As soon as the line containing "Inverter: 3 / 1.01" appears in the material below, start returning lines exactly, and end with the line containing "met1,330,49,11.9".
*** Opening DATA EXCERPTS ***
### src/rtl/chan_guard_pkg.sv
package chan_guard_pkg;

    localparam int REG_W       = 16;
    localparam int NUM_DEV     = 2;
    localparam int MODE_W      = 2;
    localparam int MODE_STRIDE = 4;

    localparam logic SEL_STATUS = 1'b0;
    localparam logic SEL_MODE   = 1'b1;

    // status register bit positions
    localparam int B_IRQ_EN   = 14;
    localparam int B_WD_EN    = 13;
    localparam int B_TIMEOUT  = 12;
    localparam int B_PEND     = 11;
    localparam int B_DMA_DONE = 10;
    localparam int B_CHAN_RST = 2;
    localparam int B_ONE      = 0;

    localparam logic [MODE_W-1:0] MODE_RESET = 2'b10;

    typedef struct packed {
        logic irq_en;
        logic wd_en;
        logic timeout;
        logic dma_flag;
        logic chan_rst;
        logic irq;
    } status_t;

endpackage

### src/rtl/rdy_watchdog.sv
module rdy_watchdog #(
    parameter int LIMIT = 256
) (
    input  logic clk,
    input  logic rst_n,
    input  logic arm,
    input  logic ready,
    output logic expire
);
    localparam int CNT_W = (LIMIT > 2) ? $clog2(LIMIT) : 1;
    localparam logic [CNT_W-1:0] LAST = CNT_W'(LIMIT - 1);

    logic [CNT_W-1:0] cnt_d, cnt_q;

    always_comb begin
        cnt_d  = '0;
        expire = 1'b0;
        if (arm && !ready) begin
            if (cnt_q == LAST) begin
                expire = 1'b1;
            end else begin
                cnt_d = cnt_q + 1'b1;
            end
        end
    end

    always_ff @(posedge clk) begin
        if (!rst_n) cnt_q <= '0;
        else        cnt_q <= cnt_d;
    end
endmodule

### src/rtl/xfer_mode_reg.sv
module xfer_mode_reg
    import chan_guard_pkg::*;
(
    input  logic                            clk,
    input  logic                            rst_n,
    input  logic                            we,
    input  logic [REG_W-1:0]                wdata,
    output logic [NUM_DEV-1:0][MODE_W-1:0]  mode,
    output logic [NUM_DEV-1:0]              is_dma
);
    logic [NUM_DEV-1:0][MODE_W-1:0] mode_d, mode_q;
    logic unused_wdata;

    assign unused_wdata = ^wdata;

    always_comb begin
        mode_d = mode_q;
        if (we) begin
            for (int i = 0; i < NUM_DEV; i++) begin
                mode_d[i] = wdata[i*MODE_STRIDE +: MODE_W];
            end
        end
    end

    always_ff @(posedge clk) begin
        if (!rst_n) mode_q <= {NUM_DEV{MODE_RESET}};
        else        mode_q <= mode_d;
    end

    assign mode = mode_q;

    generate
        for (genvar g = 0; g < NUM_DEV; g++) begin : g_dec
            assign is_dma[g] = mode_q[g][MODE_W-1];
        end
    endgenerate
endmodule

### src/rtl/chan_rdy_guard.sv
module chan_rdy_guard
    import chan_guard_pkg::*;
#(
    parameter int WD_LIMIT = 256
) (
    input  logic               clk,
    input  logic               rst_n,
    input  logic               reg_we,
    input  logic               reg_sel,
    input  logic [REG_W-1:0]   reg_wdata,
    output logic [REG_W-1:0]   reg_rdata,
    input  logic               dev_ready,
    input  logic               pio_active,
    input  logic               mon_enable,
    input  logic               ext_irq,
    input  logic               dma_done,
    input  logic               bm_enable,
    output logic               irq,
    output logic               chan_rst,
    output logic [NUM_DEV-1:0] dev_dma
);
    status_t st_d, st_q;
    logic wr_status, wr_mode, wd_arm, wd_expire, pend_now;
    logic timeout_flag, irq_en_flag, dma_flag;
    logic [NUM_DEV-1:0][MODE_W-1:0] mode;

    assign wr_status = reg_we && (reg_sel == SEL_STATUS);
    assign wr_mode   = reg_we && (reg_sel == SEL_MODE);
    assign wd_arm    = st_q.wd_en && mon_enable && pio_active && !st_q.timeout;
    assign pend_now  = (st_q.timeout && st_q.irq_en) || ext_irq;

    rdy_watchdog #(.LIMIT(WD_LIMIT)) u_wd (
        .clk    (clk),
        .rst_n  (rst_n),
        .arm    (wd_arm),
        .ready  (dev_ready),
        .expire (wd_expire)
    );

    xfer_mode_reg u_mode (
        .clk    (clk),
        .rst_n  (rst_n),
        .we     (wr_mode),
        .wdata  (reg_wdata),
        .mode   (mode),
        .is_dma (dev_dma)
    );

    always_comb begin
        st_d = st_q;
        if (wr_status) begin
            st_d.irq_en   = reg_wdata[B_IRQ_EN];
            st_d.wd_en    = reg_wdata[B_WD_EN];
            st_d.chan_rst = reg_wdata[B_CHAN_RST];
            if (reg_wdata[B_TIMEOUT]) st_d.timeout = 1'b0;
        end
        // expiry wins over a simultaneous clear
        if (wd_expire) st_d.timeout = 1'b1;
        if (!bm_enable)    st_d.dma_flag = 1'b0;
        else if (dma_done) st_d.dma_flag = 1'b1;
        st_d.irq = pend_now;
    end

    always_ff @(posedge clk) begin
        if (!rst_n) st_q <= '0;
        else        st_q <= st_d;
    end

    always_comb begin
        reg_rdata = '0;
        if (reg_sel == SEL_STATUS) begin
            reg_rdata[B_IRQ_EN]   = st_q.irq_en;
            reg_rdata[B_WD_EN]    = st_q.wd_en;
            reg_rdata[B_TIMEOUT]  = st_q.timeout;
            reg_rdata[B_PEND]     = pend_now;
            reg_rdata[B_DMA_DONE] = st_q.dma_flag;
            reg_rdata[B_CHAN_RST] = st_q.chan_rst;
            reg_rdata[B_ONE]      = 1'b1;
        end else begin
            for (int i = 0; i < NUM_DEV; i++) begin
                reg_rdata[i*MODE_STRIDE +: MODE_W] = mode[i];
            end
        end
    end

    assign irq          = st_q.irq;
    assign chan_rst     = st_q.chan_rst;
    assign timeout_flag = st_q.timeout;
    assign irq_en_flag  = st_q.irq_en;
    assign dma_flag     = st_q.dma_flag;
endmodule

### config.mk
export PLATFORM = sky130hd
export DESIGN_NAME = chan_rdy_guard
export DESIGN_NICKNAME = d
export VERILOG_FILES = /design/src/rtl/chan_guard_pkg.sv /design/src/rtl/rdy_watchdog.sv /design/src/rtl/xfer_mode_reg.sv /design/src/rtl/chan_rdy_guard.sv
export SDC_FILE = /design/constraint.sdc
export NUM_CORES = 1
export LEC_CHECK = 0
export ABC_AREA = 0
export BUFFER_PORTS_ARGS = -buffer_cell sky130_fd_sc_hd__buf_2
export CELL_PAD_IN_SITES_DETAIL_PLACEMENT = 0
export CELL_PAD_IN_SITES_GLOBAL_PLACEMENT = 1
export CORE_MARGIN = 1
export CORE_UTILIZATION = 27
export CTS_CLUSTER_SIZE = 10
export DETAILED_ROUTE_END_ITERATION = 16
export PLACE_DENSITY = 0.7
export SLEW_MARGIN = 15
export SYNTH_ARGS = -nofsm -noshare
export SYNTH_HDL_FRONTEND = slang
export SYNTH_HIERARCHICAL = 1
export SYNTH_SLANG_ARGS = --single-unit
### constraint.sdc
create_clock -name clk -period 1.3 [get_ports clk]
set_input_delay 0.13 -clock clk [delete_from_list [all_inputs] [get_ports clk]]
set_output_delay 0.13 -clock clk [all_outputs]
set_load 0.005 [all_outputs]
After elaboration in Yosys (flattened, before gate mapping)
Cells that the tools add are included. W data, S select, Z words.

Output and inout port bits: 20. Flip-flop bits (word level): 18. Bits of input ports: 26. Word-level logic and storage cells: 39.

Bitwise operators: 3. Add/sub/neg operators: 1. Multiplexer cells: 10. Reduce and logical (&&, ||, !) cells: 15. Eq/ne operators: 1.

Operator list (number): $add A8 B1 Y8 const B (1); $eq A8 B8 Y1 const B (1); $mux W1 (8); $logic_and A1 B1 Y1 (7); $mux W5 (1); $reduce_and A2 Y1 (2); $reduce_bool A2 Y1 (2); $not A1 Y1 (3); $reduce_or A3 Y1 (1); $logic_not A1 Y1 (2); $mux W2 (1); $logic_or A1 B1 Y1 (1).

Logic depth before layout (Yosys ltp)
Depth in word-level cells: 7. Mapped depth: 5. Gate-level depth less buffers: 5.

By module
Netlist, hierarchy kept.

By module, submodules not included: chan_rdy_guard (seq. area each 120.1 µm², area an instance 366.6 µm², instances 1, cells each 43); rdy_watchdog (seq. area each 160.2 µm², area an instance 337.8 µm², instances 1, cells each 37); xfer_mode_reg (seq. area each 80.1 µm², area an instance 160.2 µm², instances 1, cells each 15).

Worst setup path before layout
Ideal clock, no wire load.

Path type: flip-flop to flip-flop. Start: register u_wd.cnt_q[0]. End: register st_q (netlist bit timeout_flag). Path buffers: 0. Period minus slack after synthesis: 1.306 ns. Path slack: -0.006 ns. Setup time: 0.074 ns. Stages on the path, launching flop included: 6. Required time: 1.226 ns. Arrival time: 1.231 ns. Cells stage by stage: dfxtp_1 ha_1 nand3_2 nor4b_1 o21ai_0 a31oi_1.

Word-level cells in the longest chain between the ends: 5. Elaborated cells on any way between the ends: 7. Those cells by class: eq/ne (1); mux (3); reduce/logical (3).

RTL lines: start: declaration (line rdy_watchdog.sv:13) `logic [CNT_W-1:0] cnt_d, cnt_q;`; start signal: assignment (line rdy_watchdog.sv:29) `else cnt_q <= cnt_d;`; $eq A8 B8 Y1 (*) (line rdy_watchdog.sv:19) `if (cnt_q == LAST) begin`; $mux W1 (*) (line rdy_watchdog.sv:19); $mux W1 (*) (line rdy_watchdog.sv:18) `if (arm && !ready) begin`; via wd_expire (line chan_rdy_guard.sv:23) `logic wr_status, wr_mode, wd_arm, wd_expire, pend_now;`; $reduce_bool A2 Y1 (no source line); $reduce_and A2 Y1 (no source line); end signal: assignment (line chan_rdy_guard.sv:66) `else st_q <= st_d;`; end: declaration (line chan_rdy_guard.sv:22) `status_t st_d, st_q;`.

Mark *: on every way through the listed nets, which the timed path passes. The rest lies on a longest branch. A chain may end at the register's enable or synchronous reset.

Worst setup path in the final report
Start: register u_wd.cnt_q[0]. End: register u_wd.cnt_q[5].

Word-level cells in the longest chain between the ends: 2. Elaborated cells on any way between the ends: 3. Those cells by class: add/sub (1); eq/ne (1); reduce/logical (1).

RTL lines: branches (longest 2 deep; another with $add A8 B1 Y8).

Parallel ways; which one is timed is not known.

==> metrics.txt <==
average size of a mapped cell slightly above 9 um^2; Int Pwr between 0.0007 and 0.0008 W; Reg2Reg Depth 4; Residual DRC 0; Initial Util 28.3%; Die Wd 58.6 um; # setup viols final 0; Reg area 364 um^2; Syn-to-layout area delta 28.9%; r2r setup slk 0.09 ns; worst path bufs/invs 1; family with the most delay on the worst path simple AND/OR/NAND/NOR gates; critical path class reg -> reg; count leader, synth dfxtp_1; CP Max Fanout 4; Cell Area, Synth around 860 um^2; first-pass GRT wire length roughly 2.6 mm; Initial DRC Count 13; CTS Sinks 18; Core Box Area 3050 um^2; initial antenna violation count 0; fin crit share between 90 and 100%; top-area cell type share of the netlist area between 40% and 50%; #FFs+latches synth 18; ys async rst share 0%; sequential cell area fraction in the yosys report between 40% and 50%; crit path launch type flip-flop; # port buffers 31; CTS Hold Bufs 0; Gate Count Post-Synth 95; slowest CP cell dfxtp_2; Yosys cell types 30; most frequent cells after synthesis dfxtp_1, buf_4, nand2_1; Crit. Startpoint u_wd/cnt_q[0]$_SDFF_PP0_; die height approximately 59 um; fin. max-slew vios 0; Power per Cell Area around 910 nW/um^2; critical register-to-register path startpoint u_wd/cnt_q[0]$_SDFF_PP0_; DP Wirelength ~1.2 mm; clock skew between 0.001 and 0.0015 ns; vias 720; post-route minimum period around 1.2 ns; crit path capture type flip-flop; top post-synthesis cells by area dfxtp_1, mux2i_1, buf_4; Max Clock Freq around 0.83 GHz; Layout Cells excl Fill 172; pin count of the biggest net entering global routing 15; sw frac between 20% and 30%; Max Cap Viol 0; crit-path max cell delay between 0.3 and 0.4 ns; Worst-path clk slew about 0.1 ns; deepest clock path buffer count 2; boundary pin count between 40 and 50; worst-skew pair later-pin latency 0.28 ns; routed len/inst approximately 9.4 um; Multi-input gate area ~460 um^2; Routed Antenna Nets 0; Via density about 4.2; status complete, no violations; r2r endpoint u_wd/cnt_q[5]$_SDFF_PP0_; CP Data Arrival Time 1.43 ns; hold depth 2; Sequential Power Share approximately 57%; Clock Power Share 33.1%; Worst Hold Endpoint timeout_flag$_SDFFE_PN0P_; fin nets between 150 and 200; Inst Count DP around 170; Psw 0.000218 W; Primary FF master, synth dfxtp_1; post-synth top area cell dfxtp_1; HP Class in -> reg; Leakage approximately 0.48 nW; row count 20; drt total wl 1.61 mm; Synth warnings 6; CTS tree done; worst hold start reg_wdata[12]; Post-synth EDFFs 0; Comb power frac between 10% and 20%; crit-path cells buf_4 > nand4_1 > or3_1 > a21oi_1; remaining global-route overflow 0; layout cells sized above 1 36.7%; number of global-route vias before repair just over 600; fillers 339; H-Tree Depth 1; Root Driver clkbuf_4; TNS Setup 0 ns; Placer Congestion 0.717; CTS buffer count 3; Antenna Cells 0; Required @ worst endpoint 1.52 ns; All-Layer GR Usage around 10%; final hold viol count 0; Die ar. about 3400 um^2; VDD IR max around 0.76 mV; number of detailed-route iterations in the first pass 4
[worst max-delay path by stage]
stage                                      endpoint  slack (ns)  depth (start not counted)
after floorplan           timeout_flag$_SDFFE_PN0P_        0.06                          5
after global placement    timeout_flag$_SDFFE_PN0P_        0.04                          5
after detailed placement  timeout_flag$_SDFFE_PN0P_        0.01                          5
after CTS                 timeout_flag$_SDFFE_PN0P_       0.005                          5
after global routing       u_wd/cnt_q[5]$_SDFF_PP0_      -0.002                          4
final                      u_wd/cnt_q[5]$_SDFF_PP0_        0.09                          4
[metrics by stage]
stage,hold WS (ns),total power [W],area (um^2),worst slack (ns),util [%]
6_report,0.0370,0.00101,1110,0.0916,36.5
5_1_grt,0.0197,0.00108,1110,-0.00192,36.5
4_1_cts,0.0143,0.00104,1080,0.00521,35.4
3_5_place_dp,0.336,0.000688,1040,0.0126,34.0
3_3_place_gp,0.332,0.000686,1040,0.0423,34.0
2_1_floorplan,0.192,0.000658,890,0.0585,-
[flip-flops by register name, indices dropped and copies added (netlist names)]
name           flops
u_wd/cnt_q         8
chan_rst           1
st_q               1
timeout_flag       1
u_mode/is_dma      2
u_mode/mode        2
dma_flag           1
irq                1
irq_en_flag        1
[what timing repair did]
action,CTS,global route
endpoints found under the setup margin,1,1
gates resized for setup,4,4
setup buffers,0,1
pin swaps,1,2
[power groups by stage]
stage | clock (W) | combinational, W | sequential, W
6_report | 0.000334 | 0.000103 | 0.000573
5_1_grt | 0.000392 | 0.000116 | 0.000575
4_1_cts | 0.000361 | 0.000104 | 0.000573
3_5_place_dp | 0 | 0.000103 | 0.000585
3_3_place_gp | 0 | 0.000102 | 0.000585
2_1_floorplan | 0 | 0.0000731 | 0.000585
[kinds of logic after synthesis]
| group | synth area share [%] |
|---|---|
| muxes | 8.10 |
| and+or+nand+nor | 26.3 |
| xor gates and xnor gates | 3.04 |
| buffers and inverters | 11.0 |
| DFF | 41.7 |
| adders and majority gates | 1.45 |
| AOI/OAI and AO/OA | 7.96 |
| other | 0.434 |
[placed cells by master (no fill, tap or decap), types with 4 or more instances in the layout]
master and instances:
buf_2 31, nand2_1 9, conb_1 6, mux2i_1 7, a21oi_1 4, and2_1 4
buf_4 4, nor2_1 6, dfxtp_1 15, nor2b_1 8
[cell type report]
cell class / count / share of cell area, %
Clock buffer: 4 / 3.25
Inverter: 3 / 1.01
Multi-Input combinational cell: 68 / 41.5
Sequential cell: 18 / 32.7
Tap cell: 44 / 4.94
Timing Repair Buffer: 35 / 16.6
[worst reg2reg max path, stage by stage, from the launching register on]
cell,delay [ns]
dfxtp_2,0.37
buf_4,0.12
nand4_1,0.17
or3_1,0.35
a21oi_1,0.13
[routing by layer]
layer,vias up,part of all wire (%),GRT usage [%]
li1,370,-,-
met1,330,49,11.9
met2,18,45,16.9
met3,2,5.0,4.62
met4,0,0.81,2.38
met5,-,0,0
Note: power is estimated with default switching activity, not from simulation.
*** Closing DATA EXCERPTS ***
**SOLUTION TO THIS TASK**:
Inverter: 3 / 1.01
Multi-Input combinational cell: 68 / 41.5
Sequential cell: 18 / 32.7
Tap cell: 44 / 4.94
Timing Repair Buffer: 35 / 16.6
[worst reg2reg max path, stage by stage, from the launching register on]
cell,delay [ns]
dfxtp_2,0.37
buf_4,0.12
nand4_1,0.17
or3_1,0.35
a21oi_1,0.13
[routing by layer]
layer,vias up,part of all wire (%),GRT usage [%]
li1,370,-,-
met1,330,49,11.9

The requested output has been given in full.